Worksites provide a special opportunity to promote tobacco cessation because of the physical work environment and the opportunity to continuously expose workers to health messages. Worksites can help promote and support smoking cessation efforts because they can offer multiple types of interventions repeatedly over time. These repeated contacts with smokers at varying stages may motivate quitting and increase the likelihood of successful cessation [13], [14], [15]. In addition, worksites can provide access to many rural community residents who may not be reached through other means [16], [17], [18]. Therefore, worksite interventions can be leveraged to serve as a portal to the community by disseminating tobacco cessation interventions to employees.
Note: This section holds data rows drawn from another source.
From an optimization exercise on the open Yosys and OpenROAD flow, aimed at small area and a short achievable clock period; shortcuts taken in it are not production practice. Power figures rest on the tool's default switching activity, not on a simulated workload.

## old
==> flow/design.v <==
module fifo_or4 (input logic [3:0] d, input logic [3:0] s, output logic y);
    assign y = |(d & s);
endmodule
module fifo_nand2 (input logic a, b, output logic y);
    assign y = ~(a & b);
endmodule
module fifo_nor2 (input logic a, b, output logic y);
    assign y = ~(a | b);
endmodule
module fifo_rdbit (
    input  logic [31:0] d,
    input  logic [31:0] s,
    output logic        y_n
    );
    logic [7:0]  l2;    
    logic [3:0]  l3;    
    logic [1:0]  l4;    
    for (genvar k = 0; k < 8; k++) begin : g_l2
        fifo_or4 u (.d(d[4*k +: 4]), .s(s[4*k +: 4]), .y(l2[k]));
    end
    for (genvar k = 0; k < 4; k++) begin : g_l3
        fifo_nor2 u (.a(l2[2*k]), .b(l2[2*k+1]), .y(l3[k]));
    end
    for (genvar k = 0; k < 2; k++) begin : g_l4
        fifo_nand2 u (.a(l3[2*k]), .b(l3[2*k+1]), .y(l4[k]));
    end
    fifo_nor2 u_l5 (.a(l4[0]), .b(l4[1]), .y(y_n));
endmodule
Source: an optimization exercise on an open RTL-to-GDS flow (aim: small area, a short achievable clock period and few clock cycles per item). Production flows keep margins and buffers that such runs may drop. At most, simulation tests tie the RTL to the original design; equivalence was not proved. No functional check of the RTL was part of runs 3 to 7. Power and IR drop assume default switching activity.

<file path="config.mk">
export PLATFORM = sky130hd
export DESIGN_NAME = riscv_base_divider
export DESIGN_NICKNAME = riscv_base_divider
export VERILOG_FILES = /design/flow/design.v
export SDC_FILE = /design/flow/constraint.sdc
export NUM_CORES = 4
export LEC_CHECK = 0
export CAP_MARGIN = 20
export CORE_MARGIN = 2
export CORE_UTILIZATION = 40
export SETUP_SLACK_MARGIN = 3.2
export SLEW_MARGIN = 20
</file>
<file path="constraint.sdc">
create_clock -name core_clock -period 6.0 [get_ports {clk_i}]
set_input_delay 1.2000 -clock core_clock [delete_from_list [all_inputs] [get_ports {clk_i}]]
set_output_delay 1.2000 -clock core_clock [all_outputs]
set_load 0.01 [all_outputs]
</file>
<file path="design.v">
module riscv_base_divider (
    input           clk_i,
    input           rst_i,
    input           opcode_valid_i,
    input  [31:0]   opcode_opcode_i,
    input  [31:0]   opcode_pc_i,
    input           opcode_invalid_i,
    input  [4:0]    opcode_rd_idx_i,
    input  [4:0]    opcode_ra_idx_i,
    input  [4:0]    opcode_rb_idx_i,
    input  [31:0]   opcode_ra_operand_i,
    input  [31:0]   opcode_rb_operand_i,
    output          writeback_valid_o,
    output [31:0]   writeback_value_o
);
    wire inst_div_w  = (opcode_opcode_i & 32'hfe00707f) == 32'h2004033;
    wire inst_divu_w = (opcode_opcode_i & 32'hfe00707f) == 32'h2005033;
    wire inst_rem_w  = (opcode_opcode_i & 32'hfe00707f) == 32'h2006033;
    wire inst_remu_w = (opcode_opcode_i & 32'hfe00707f) == 32'h2007033;
    wire div_rem_inst_w = inst_div_w | inst_divu_w | inst_rem_w | inst_remu_w;
    wire valid_req_w = opcode_valid_i & div_rem_inst_w & ~opcode_invalid_i;
    localparam [1:0] S_IDLE = 2'd0, S_SETUP = 2'd1, S_ITER = 2'd2;
    reg [1:0]  state_q;
    reg        valid_q;
    reg [33:0] rem_q;      
    reg [33:0] div_q;      
    reg [31:0] quo_q;      
    reg [5:0]  cnt_q;      
    reg [5:0]  mb_q;       
    reg        is_div_q;
    reg        an_q;       
    reg        sub_q;      
    reg        bzero_q;    
    reg        inv_q;      
    function [5:0] sigbits;
        input [31:0] v;
        input        top;
        reg [31:0] y;
        reg [15:0] n1; reg [15:0] p1;
        reg [7:0]  n2; reg [15:0] p2;
        reg [3:0]  n3; reg [11:0] p3;
        reg [1:0]  n4; reg [7:0]  p4;
        integer i;
        begin
            y = v ^ {top, v[31:1]};
            for (i = 0; i < 16; i = i + 1) begin
                n1[i] = y[2*i+1] | y[2*i];
                p1[i] = y[2*i+1];
            end
            for (i = 0; i < 8; i = i + 1) begin
                n2[i] = n1[2*i+1] | n1[2*i];
                p2[2*i+:2] = n1[2*i+1] ? {1'b1, p1[2*i+1]} : {1'b0, p1[2*i]};
            end
            for (i = 0; i < 4; i = i + 1) begin
                n3[i] = n2[2*i+1] | n2[2*i];
                p3[3*i+:3] = n2[2*i+1] ? {1'b1, p2[2*(2*i+1)+:2]} : {1'b0, p2[2*(2*i)+:2]};
            end
            for (i = 0; i < 2; i = i + 1) begin
                n4[i] = n3[2*i+1] | n3[2*i];
                p4[4*i+:4] = n3[2*i+1] ? {1'b1, p3[3*(2*i+1)+:3]} : {1'b0, p3[3*(2*i)+:3]};
            end
            sigbits = {n4[1] | n4[0], n4[1] ? {1'b1, p4[7:4]} : {1'b0, p4[3:0]}};
        end
    endfunction
    wire        sgn_w   = ~opcode_opcode_i[12];
    wire        an_in_w = sgn_w & opcode_ra_operand_i[31];
    wire        bn_in_w = sgn_w & opcode_rb_operand_i[31];
    wire        sub_in_w = ~(an_in_w ^ bn_in_w);
    reg  [34:0] pg_g, pg_p;
    integer     k, d;
    always @* begin
        pg_g = {rem_q & div_q, sub_q};
        pg_p = {rem_q ^ div_q, 1'b0};
        for (d = 1; d < 64; d = d * 2)
            for (k = 0; k < 35; k = k + 1)
                if (k % (2*d) == 2*d-1) begin
                    pg_g[k] = pg_g[k] | (pg_p[k] & pg_g[k-d]);
                    pg_p[k] = pg_p[k] & pg_p[k-d];
                end
        for (d = 16; d >= 1; d = d / 2)
            for (k = 0; k < 35; k = k + 1)
                if (k >= 3*d-1 && (k - (3*d-1)) % (2*d) == 0) begin
                    pg_g[k] = pg_g[k] | (pg_p[k] & pg_g[k-d]);
                    pg_p[k] = pg_p[k] & pg_p[k-d];
                end
    end
    wire [33:0] hp_w    = rem_q ^ div_q;
    wire [33:0] t_w     = hp_w ^ pg_g[33:0];
    wire [33:0] zb_w    = ~(hp_w ^ {rem_q[32:0] | div_q[32:0], sub_q});
    wire        tzero_w = &zb_w;
    wire        acc_w   = an_q ? (t_w[33] | tzero_w) : ~t_w[33];
    wire [5:0]  s_w      = cnt_q - mb_q + {5'd0, an_q};
    reg  [33:0] dsh_w;
    integer     j;
    always @* begin
        dsh_w = div_q;
        for (j = 0; j < 6; j = j + 1)
            if (s_w[j]) dsh_w = (dsh_w << (1 << j)) | ({34{sub_q}} & ((34'd1 << (1 << j)) - 34'd1));
    end
    wire        negq_w   = is_div_q & ~sub_q & ~bzero_q;
    wire        presub_w = acc_w & ~(is_div_q & sub_q);
    wire        last_w   = (cnt_q == 6'd0);
    always @(posedge clk_i or posedge rst_i) begin
        if (rst_i) begin
            state_q <= S_IDLE;
            valid_q <= 1'b0;
        end else begin
            valid_q <= 1'b0;
            case (state_q)
                S_IDLE:  if (valid_req_w) state_q <= S_SETUP;
                S_SETUP: if (bzero_q | ~acc_w) begin
                             state_q <= S_IDLE;
                             valid_q <= 1'b1;
                         end else
                             state_q <= S_ITER;
                default: if (last_w) begin
                             state_q <= S_IDLE;
                             valid_q <= 1'b1;
                         end
            endcase
        end
    end
    wire [5:0] ma_in_w = sigbits(opcode_ra_operand_i, an_in_w);
    wire [5:0] mb_in_w = sigbits(opcode_rb_operand_i, bn_in_w);
    always @(posedge clk_i) begin
        case (state_q)
            S_IDLE: begin
                is_div_q <= ~opcode_opcode_i[13];
                an_q     <= an_in_w;
                sub_q    <= sub_in_w;
                bzero_q  <= (opcode_rb_operand_i == 32'd0);
                rem_q    <= {{2{an_in_w}}, opcode_ra_operand_i};
                div_q    <= {{2{bn_in_w}}, opcode_rb_operand_i} ^ {34{sub_in_w}};
                cnt_q    <= {1'b0, ma_in_w[4:0]} + {5'd0, ma_in_w[5]};
                mb_q     <= {1'b0, mb_in_w[4:0]} + {5'd0, mb_in_w[5]};
            end
            S_SETUP: begin
                if (presub_w & ~bzero_q) rem_q <= t_w;
                inv_q <= negq_w;
                quo_q <= {32{bzero_q | (negq_w & acc_w)}};
                div_q <= dsh_w;
                cnt_q <= s_w;
            end
            default: begin
                if (acc_w) rem_q <= t_w;
                quo_q <= {quo_q[30:0], acc_w ^ inv_q};
                div_q <= {div_q[33], div_q[33:1]};
                cnt_q <= cnt_q - 6'd1;
            end
        endcase
    end
    assign writeback_valid_o = valid_q;
    assign writeback_value_o = is_div_q ? quo_q : rem_q[31:0];
endmodule
</file>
Currently, tobacco-related death rates are 272.4 per 100,000 for New Hampshire (NH) [19] and 247.5 per 100,000 for Vermont (VT) [20]. Overall, the percentages of adults aged 18 years and older who smoke every day or some days are 16.9% in NH and 15.4% in VT [21]. Tobacco use in NH and VT may reflect a unique combination of geographic and climate isolation, low SES, rurality, and uneven distribution of health providers [4], [7]. In both states, more than 37% of people live below 125% of the poverty line [19], [20]. In addition, approximately 39.7% of NH residents and 61.1% of VT residents live in rural areas [22]. The purpose of this research is to examine the effectiveness of a novel, culturally sensitive messaging worksite intervention tailored to rural blue-collar workers in NH and VT and designed to increase knowledge about the dangers of tobacco and to decrease exposure to tobacco.

2. Materials and methods

2.1. Pilot programs

Two pilot programs were conducted to, first, test the feasibility of partnering with rural blue-collar employers and, second, test the antitobacco intervention materials to ensure that the messages were culturally sensitive and literacy appropriate. The first pilot was conducted with four worksites selected based on interest in the program, a high percentage of employees with low SES, and location in a rural community. The pilot tested the feasibility of using these worksites to disseminate information and to capture baseline and follow-up intervention data. The pilot revealed that worksites were a viable portal for disseminating a tobacco intervention and that they had the infrastructure necessary to support data collection for outcome assessments. Specifically, the employers were able to consistently display intervention messages to their employees and had the infrastructure necessary to support an antitobacco intervention over time.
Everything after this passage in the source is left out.